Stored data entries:
··········
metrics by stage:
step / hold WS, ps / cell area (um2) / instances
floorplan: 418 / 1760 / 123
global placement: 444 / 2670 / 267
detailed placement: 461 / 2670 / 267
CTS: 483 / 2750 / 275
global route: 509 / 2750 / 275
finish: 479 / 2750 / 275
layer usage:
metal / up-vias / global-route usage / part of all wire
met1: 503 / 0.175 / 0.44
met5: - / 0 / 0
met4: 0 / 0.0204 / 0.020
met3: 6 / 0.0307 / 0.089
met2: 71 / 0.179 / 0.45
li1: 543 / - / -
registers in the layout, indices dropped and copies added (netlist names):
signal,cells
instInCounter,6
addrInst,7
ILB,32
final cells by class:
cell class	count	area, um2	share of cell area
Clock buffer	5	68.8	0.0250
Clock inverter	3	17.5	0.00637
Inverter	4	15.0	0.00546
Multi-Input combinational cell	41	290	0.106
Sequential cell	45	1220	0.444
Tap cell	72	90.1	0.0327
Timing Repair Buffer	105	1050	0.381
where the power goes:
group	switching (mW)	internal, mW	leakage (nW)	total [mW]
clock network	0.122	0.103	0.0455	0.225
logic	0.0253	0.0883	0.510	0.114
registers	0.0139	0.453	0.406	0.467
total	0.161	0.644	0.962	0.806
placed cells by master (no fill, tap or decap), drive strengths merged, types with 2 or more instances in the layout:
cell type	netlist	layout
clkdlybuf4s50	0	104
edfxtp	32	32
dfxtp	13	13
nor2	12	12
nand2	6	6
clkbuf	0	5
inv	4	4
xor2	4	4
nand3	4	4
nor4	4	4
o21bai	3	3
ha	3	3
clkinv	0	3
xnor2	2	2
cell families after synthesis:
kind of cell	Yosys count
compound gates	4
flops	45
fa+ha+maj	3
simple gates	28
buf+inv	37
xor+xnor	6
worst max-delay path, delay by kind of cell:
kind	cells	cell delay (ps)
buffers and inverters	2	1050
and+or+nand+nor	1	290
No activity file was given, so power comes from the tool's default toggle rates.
--- run.sh ---
#!/bin/bash
# OpenROAD 26Q1-2900-gdf79404cd8, Yosys 0.63+post, stock flow scripts
make -C /OpenROAD-flow-scripts/flow DESIGN_CONFIG=/design/flow/config.mk WORK_HOME=/design/flow/orfs finish
--- config.mk ---
export PLATFORM = sky130hd
export DESIGN_NAME = ALU
export DESIGN_NICKNAME = ALU
export VERILOG_FILES = /design/flow/design.v
export SDC_FILE = /design/flow/constraint.sdc
export NUM_CORES = 4
export LEC_CHECK = 1
export CORE_UTILIZATION = 40
--- constraint.sdc ---
current_design ALU

set clk_period 14.2
set clk_io_pct 0.2

create_clock -name clk0 -period $clk_period [get_ports {clk_fake}]

set non_clock_inputs [all_inputs -no_clocks]
set_input_delay [expr $clk_period * $clk_io_pct] -clock clk0 $non_clock_inputs
set_output_delay [expr $clk_period * $clk_io_pct] -clock clk0 [all_outputs]
--- design.v ---
module ALU(clk_fake, opCode, inA, inB, dataOut, zeroOut);
  parameter dataWidth = 128;
  localparam wordWidth = dataWidth / 4, hwordWidth = wordWidth / 2, dwordWidth = wordWidth * 2;
  input clk_fake;
  input [5: 0] opCode;
  input [dataWidth - 1: 0] inA, inB;
  output logic [dataWidth - 1: 0] dataOut;
  output logic[3:0] zeroOut;
  logic [1: 0] counter;
  logic [dataWidth - 1: 0] dataOutReg1, dataOutReg2;
  always_ff @(negedge clk_fake)
  begin
    if(opCode == 6'd0)  
      begin
        dataOut[hwordWidth - 1: 0] <=
                inB[hwordWidth- 1: 0];
        dataOut[hwordWidth * 2 - 1: hwordWidth] <= 0;
        dataOut[hwordWidth * 3 - 1: hwordWidth *  2] <=
                inB[hwordWidth- 1: 0];
        dataOut[hwordWidth * 4 - 1: hwordWidth *  3] <= 0;
        dataOut[hwordWidth * 5 - 1: hwordWidth *  4] <=
                inB[hwordWidth- 1: 0];
        dataOut[hwordWidth * 6 - 1: hwordWidth *  5] <= 0;
        dataOut[hwordWidth * 7 - 1: hwordWidth *  6] <=
                inB[hwordWidth- 1: 0];
        dataOut[hwordWidth * 8 - 1: hwordWidth *  7] <= 0;
      end
    else if(opCode == 6'd2)  
      begin
        dataOut[wordWidth - 1: 0] <=
                inB[wordWidth- 1: 0];
        dataOut[wordWidth * 2 - 1: wordWidth] <=
                inB[wordWidth- 1: 0];
        dataOut[wordWidth * 3 - 1: wordWidth * 2] <=
                inB[wordWidth- 1: 0];
        dataOut[wordWidth * 4 - 1: wordWidth * 3] <=
                inB[wordWidth- 1: 0];
      end
    else if(opCode == 6'd4)  
      begin
        dataOut[hwordWidth - 1: 0] <= 
                inB[hwordWidth- 1: 0] + inA[hwordWidth - 1: 0];
        dataOut[hwordWidth * 2 - 1: hwordWidth] <= 
                inB[hwordWidth * 2 - 1: hwordWidth] + inA[hwordWidth * 2 - 1: hwordWidth];
        dataOut[hwordWidth * 3 - 1: hwordWidth *  2] <= 
                inB[hwordWidth * 3 - 1: hwordWidth *  2] + inA[hwordWidth * 3 - 1: hwordWidth *  2];
        dataOut[hwordWidth * 4 - 1: hwordWidth *  3] <= 
                inB[hwordWidth * 4 - 1: hwordWidth *  3] + inA[hwordWidth * 4 - 1: hwordWidth *  3];
        dataOut[hwordWidth * 5 - 1: hwordWidth *  4] <= 
                inB[hwordWidth * 5 - 1: hwordWidth *  4] + inA[hwordWidth * 5 - 1: hwordWidth *  4];
        dataOut[hwordWidth * 6 - 1: hwordWidth *  5] <= 
                inB[hwordWidth * 6 - 1: hwordWidth *  5] + inA[hwordWidth * 6 - 1: hwordWidth *  5];
        dataOut[hwordWidth * 7 - 1: hwordWidth *  6] <= 
                inB[hwordWidth * 7 - 1: hwordWidth *  6] + inA[hwordWidth * 7 - 1: hwordWidth *  6];
        dataOut[hwordWidth * 8 - 1: hwordWidth *  7] <= 
                inB[hwordWidth * 8 - 1: hwordWidth *  7] + inA[hwordWidth * 8 - 1: hwordWidth *  7];
      end
    else if(opCode == 6'd6)  
      begin
        dataOut[hwordWidth - 1: 0] <= 
                inB[hwordWidth- 1: 0] + inA[hwordWidth - 1: 0];
        dataOut[hwordWidth * 2 - 1: hwordWidth] <= 
                inB[hwordWidth- 1: 0] + inA[hwordWidth * 2 - 1: hwordWidth];
        dataOut[hwordWidth * 3 - 1: hwordWidth *  2] <= 
                inB[hwordWidth- 1: 0] + inA[hwordWidth * 3 - 1: hwordWidth *  2];
        dataOut[hwordWidth * 4 - 1: hwordWidth *  3] <= 
                inB[hwordWidth- 1: 0] + inA[hwordWidth * 4 - 1: hwordWidth *  3];
        dataOut[hwordWidth * 5 - 1: hwordWidth *  4] <= 
                inB[hwordWidth- 1: 0] + inA[hwordWidth * 5 - 1: hwordWidth *  4];
        dataOut[hwordWidth * 6 - 1: hwordWidth *  5] <= 
                inB[hwordWidth- 1: 0] + inA[hwordWidth * 6 - 1: hwordWidth *  5];
        dataOut[hwordWidth * 7 - 1: hwordWidth *  6] <= 
                inB[hwordWidth- 1: 0] + inA[hwordWidth * 7 - 1: hwordWidth *  6];
        dataOut[hwordWidth * 8 - 1: hwordWidth *  7] <= 
                inB[hwordWidth- 1: 0] + inA[hwordWidth * 8 - 1: hwordWidth *  7];
      end
    else if(opCode == 6'd12)  
      begin
        dataOut[hwordWidth - 1: 0] <= 
                inB[hwordWidth- 1: 0] - inA[hwordWidth - 1: 0];
        dataOut[hwordWidth * 2 - 1: hwordWidth] <= 
                inB[hwordWidth * 2 - 1: hwordWidth] - inA[hwordWidth * 2 - 1: hwordWidth];
        dataOut[hwordWidth * 3 - 1: hwordWidth *  2] <= 
                inB[hwordWidth * 3 - 1: hwordWidth *  2] - inA[hwordWidth * 3 - 1: hwordWidth *  2];
        dataOut[hwordWidth * 4 - 1: hwordWidth *  3] <= 
                inB[hwordWidth * 4 - 1: hwordWidth *  3] - inA[hwordWidth * 4 - 1: hwordWidth *  3];
        dataOut[hwordWidth * 5 - 1: hwordWidth *  4] <= 
                inB[hwordWidth * 5 - 1: hwordWidth *  4] - inA[hwordWidth * 5 - 1: hwordWidth *  4];
        dataOut[hwordWidth * 6 - 1: hwordWidth *  5] <= 
                inB[hwordWidth * 6 - 1: hwordWidth *  5] - inA[hwordWidth * 6 - 1: hwordWidth *  5];
        dataOut[hwordWidth * 7 - 1: hwordWidth *  6] <= 
                inB[hwordWidth * 7 - 1: hwordWidth *  6] - inA[hwordWidth * 7 - 1: hwordWidth *  6];
        dataOut[hwordWidth * 8 - 1: hwordWidth *  7] <= 
                inB[hwordWidth * 8 - 1: hwordWidth *  7] - inA[hwordWidth * 8 - 1: hwordWidth *  7];
      end
    else if(opCode == 6'd20)  
      begin
        dataOutReg1[wordWidth - 1: 0] <= 
                inB[hwordWidth- 1: 0] * inA[hwordWidth - 1: 0];
        dataOutReg1[wordWidth * 2 - 1: wordWidth] <= 
                inB[hwordWidth * 3 - 1: hwordWidth *  2] * inA[hwordWidth * 3 - 1: hwordWidth *  2];
        dataOutReg1[wordWidth * 3 - 1: wordWidth *  2] <= 
                inB[hwordWidth * 5 - 1: hwordWidth *  4] * inA[hwordWidth * 5 - 1: hwordWidth *  4];
        dataOutReg1[wordWidth * 4 - 1: wordWidth *  3] <= 
                inB[hwordWidth * 7 - 1: hwordWidth *  6] * inA[hwordWidth * 7 - 1: hwordWidth *  6];
        dataOut <= dataOutReg1;
      end
    else if(opCode == 6'd28)  
      begin
        dataOut <= inA | inB;
      end
    else if(opCode == 6'd30)  
      begin
        dataOut <= inA & inB;
      end
    else if(opCode == 4'b0101)  
      begin
      end
    else if(opCode == 4'b0110)  
      begin
      end
    else if(opCode == 4'b0111)  
      begin
      end
    else if(opCode == 4'b1000)  
      begin
      end
    else  
      begin
        dataOut <= 'bz;
        zeroOut <= 4'bz;
      end
  end
endmodule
··········
> [How to complete this task] In which lines of the records does the word "usage" appear? Copy each of them.

> [The answer]
layer usage:
metal / up-vias / global-route usage / part of all wire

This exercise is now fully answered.